Llevaba una manicura perfecta y, aunque no la había tocado, Gemma imaginó que debía de tener las manos suaves como las de un bebé. No parecía que hubiese trabajado ni un solo día en toda su vida.
—¿Y a qué se debe que sea todo completamente blanco? —preguntó Gemma.
—Es un color puro, limpio y fresco. —Sawyer sonrió mientras hablaba del tema—. Quería una casa que estuviese llena de luz.
—Pero ¿no te aburres? —le preguntó ella—. ¿Nunca te apetece mirar algo de color, no sé, azul?
Sawyer rio un poco y señaló las ventanas que había detrás de él.
—Tengo un océano entero ahí atrás. Puedo ver todo el color azul que quiera.
—También es verdad.
Observó la naranja pelada que tenía en las manos, y puso casi toda su fuerza de voluntad en intentar comérsela. Cuando por fin le dio un mordisco a un gajo, lo lamentó al instante. Esa fruta le había encantado siempre, pero ahora tenía un gusto horrible, como si el jugo estuviera hecho de ácido.
—¡Puaj! —Hizo una mueca y arrojó la naranja a la basura, incapaz de comer más.
—¿Estaba mala? —preguntó Sawyer cuando la vio sacudir la cabeza con asco.
—No, no lo creo.
Se limpió la boca con el dorso de la mano.
—¿Quieres que te traiga otra cosa? —le ofreció el chico mientras se acercaba a la nevera.
—No, tranquilo. En realidad no tengo hambre.
—¿Estás segura? —insistió él—. Porque no tengo ninguna otra cosa que hacer, y podría hacerte una tortilla la mar de buena.
—No, no hace falta —respondió Gemma, y empezó a alejarse de la cocina—. Creo que me voy a tumbar un rato.
—Está bien —dijo Sawyer, con tono decepcionado.
No le había entusiasmado verla pero, aun así, parecía triste de que se fuera. Tal vez Gemma no ejerciese sobre él el mismo tipo de control que Penn y las otras chicas, pero de todos modos era una sirena. Sin siquiera intentarlo, podía hechizar a un hombre.

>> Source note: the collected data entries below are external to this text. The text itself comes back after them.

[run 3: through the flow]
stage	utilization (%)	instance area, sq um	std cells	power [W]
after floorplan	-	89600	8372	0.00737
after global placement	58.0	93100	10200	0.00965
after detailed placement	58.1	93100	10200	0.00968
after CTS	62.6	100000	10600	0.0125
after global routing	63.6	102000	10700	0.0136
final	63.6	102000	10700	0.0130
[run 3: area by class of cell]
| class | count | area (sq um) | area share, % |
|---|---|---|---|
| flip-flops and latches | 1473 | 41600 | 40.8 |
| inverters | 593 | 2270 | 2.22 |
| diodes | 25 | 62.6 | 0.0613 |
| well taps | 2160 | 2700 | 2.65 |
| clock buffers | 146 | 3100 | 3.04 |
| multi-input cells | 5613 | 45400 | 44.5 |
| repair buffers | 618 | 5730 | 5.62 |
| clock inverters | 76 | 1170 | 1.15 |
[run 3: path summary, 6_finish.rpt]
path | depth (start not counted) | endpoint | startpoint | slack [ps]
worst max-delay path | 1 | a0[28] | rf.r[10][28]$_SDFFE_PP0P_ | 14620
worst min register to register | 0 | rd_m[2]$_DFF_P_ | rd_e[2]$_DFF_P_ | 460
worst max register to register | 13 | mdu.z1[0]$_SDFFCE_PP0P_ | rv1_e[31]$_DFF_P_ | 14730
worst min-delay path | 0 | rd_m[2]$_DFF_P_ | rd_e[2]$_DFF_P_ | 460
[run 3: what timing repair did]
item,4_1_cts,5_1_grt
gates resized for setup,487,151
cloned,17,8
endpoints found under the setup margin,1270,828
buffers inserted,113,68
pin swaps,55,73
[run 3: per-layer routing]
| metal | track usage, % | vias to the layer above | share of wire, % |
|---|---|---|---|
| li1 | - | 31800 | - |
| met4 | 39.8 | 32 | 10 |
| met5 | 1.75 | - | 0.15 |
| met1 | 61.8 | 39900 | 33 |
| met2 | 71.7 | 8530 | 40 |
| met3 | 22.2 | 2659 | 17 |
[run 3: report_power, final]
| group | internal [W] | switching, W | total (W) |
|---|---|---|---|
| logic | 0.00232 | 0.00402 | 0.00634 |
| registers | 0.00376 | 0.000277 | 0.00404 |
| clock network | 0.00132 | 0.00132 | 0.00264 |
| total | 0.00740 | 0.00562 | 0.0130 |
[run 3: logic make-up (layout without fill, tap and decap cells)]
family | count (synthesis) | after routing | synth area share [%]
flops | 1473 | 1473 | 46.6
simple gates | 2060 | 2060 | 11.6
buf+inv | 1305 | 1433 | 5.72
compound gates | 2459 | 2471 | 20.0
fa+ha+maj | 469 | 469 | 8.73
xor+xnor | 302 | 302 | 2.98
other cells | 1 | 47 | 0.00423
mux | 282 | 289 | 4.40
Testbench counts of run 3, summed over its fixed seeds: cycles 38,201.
Background: an optimization exercise with open tools, aiming at small area and a short achievable clock period. Do not read the settings as production practice.
Where RTL was checked, it was by simulation tests only, not by an equivalence proof against the original.
The clock port is modelled as an ideal driver, which makes a skipped or thinned clock tree look cheaper than it is; a real chip needs a root buffer or a tree.
No activity file was given, so power comes from the tool's default toggle rates.

## build 15
==> flow/design.v <==
module ram_dp_ar_aw (
  input             clk,
  input             we,         
  input      [15:0] wlo,        
  input      [15:0] whi,        
  input       [7:0] wdata,
  input      [15:0] row_sel,    
  input      [15:0] row_sel0,   
  output reg [127:0] col_q      
);
reg [7:0] mem [0:255];
genvar wi;
generate
  for (wi = 0; wi < 256; wi = wi + 1) begin : wr_g
    always @(posedge clk)
      if (we && whi[wi/16] && wlo[wi%16])
        mem[wi] <= wdata;
  end
endgenerate
integer r, c;
reg [127:0] col_d;
always @(*) begin
  col_d = 128'd0;
  for (c = 0; c < 16; c = c + 1)
    for (r = 0; r < 16; r = r + 1)
      col_d[8*c +: 8] = col_d[8*c +: 8] |
        (mem[16*r+c] & {8{(c == 0) ? row_sel0[r] : row_sel[r]}});
end
always @(posedge clk)
  col_q <= col_d;
endmodule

Subió la escalera prácticamente al trote. El mordisco a la naranja la había hecho sentirse todavía peor de lo que se sentía antes. Apenas llegó a su cuarto, cerró la puerta de un golpe y se apoyó contra ella.
Le temblaba todo el cuerpo, y no parecía que aspirar profundas bocanadas de aire salado le ayudara demasiado. Se secó el sudor frío de la frente. No estaba segura de cuánto tiempo podría continuar así. Tarde o temprano iba a tener que alimentarse.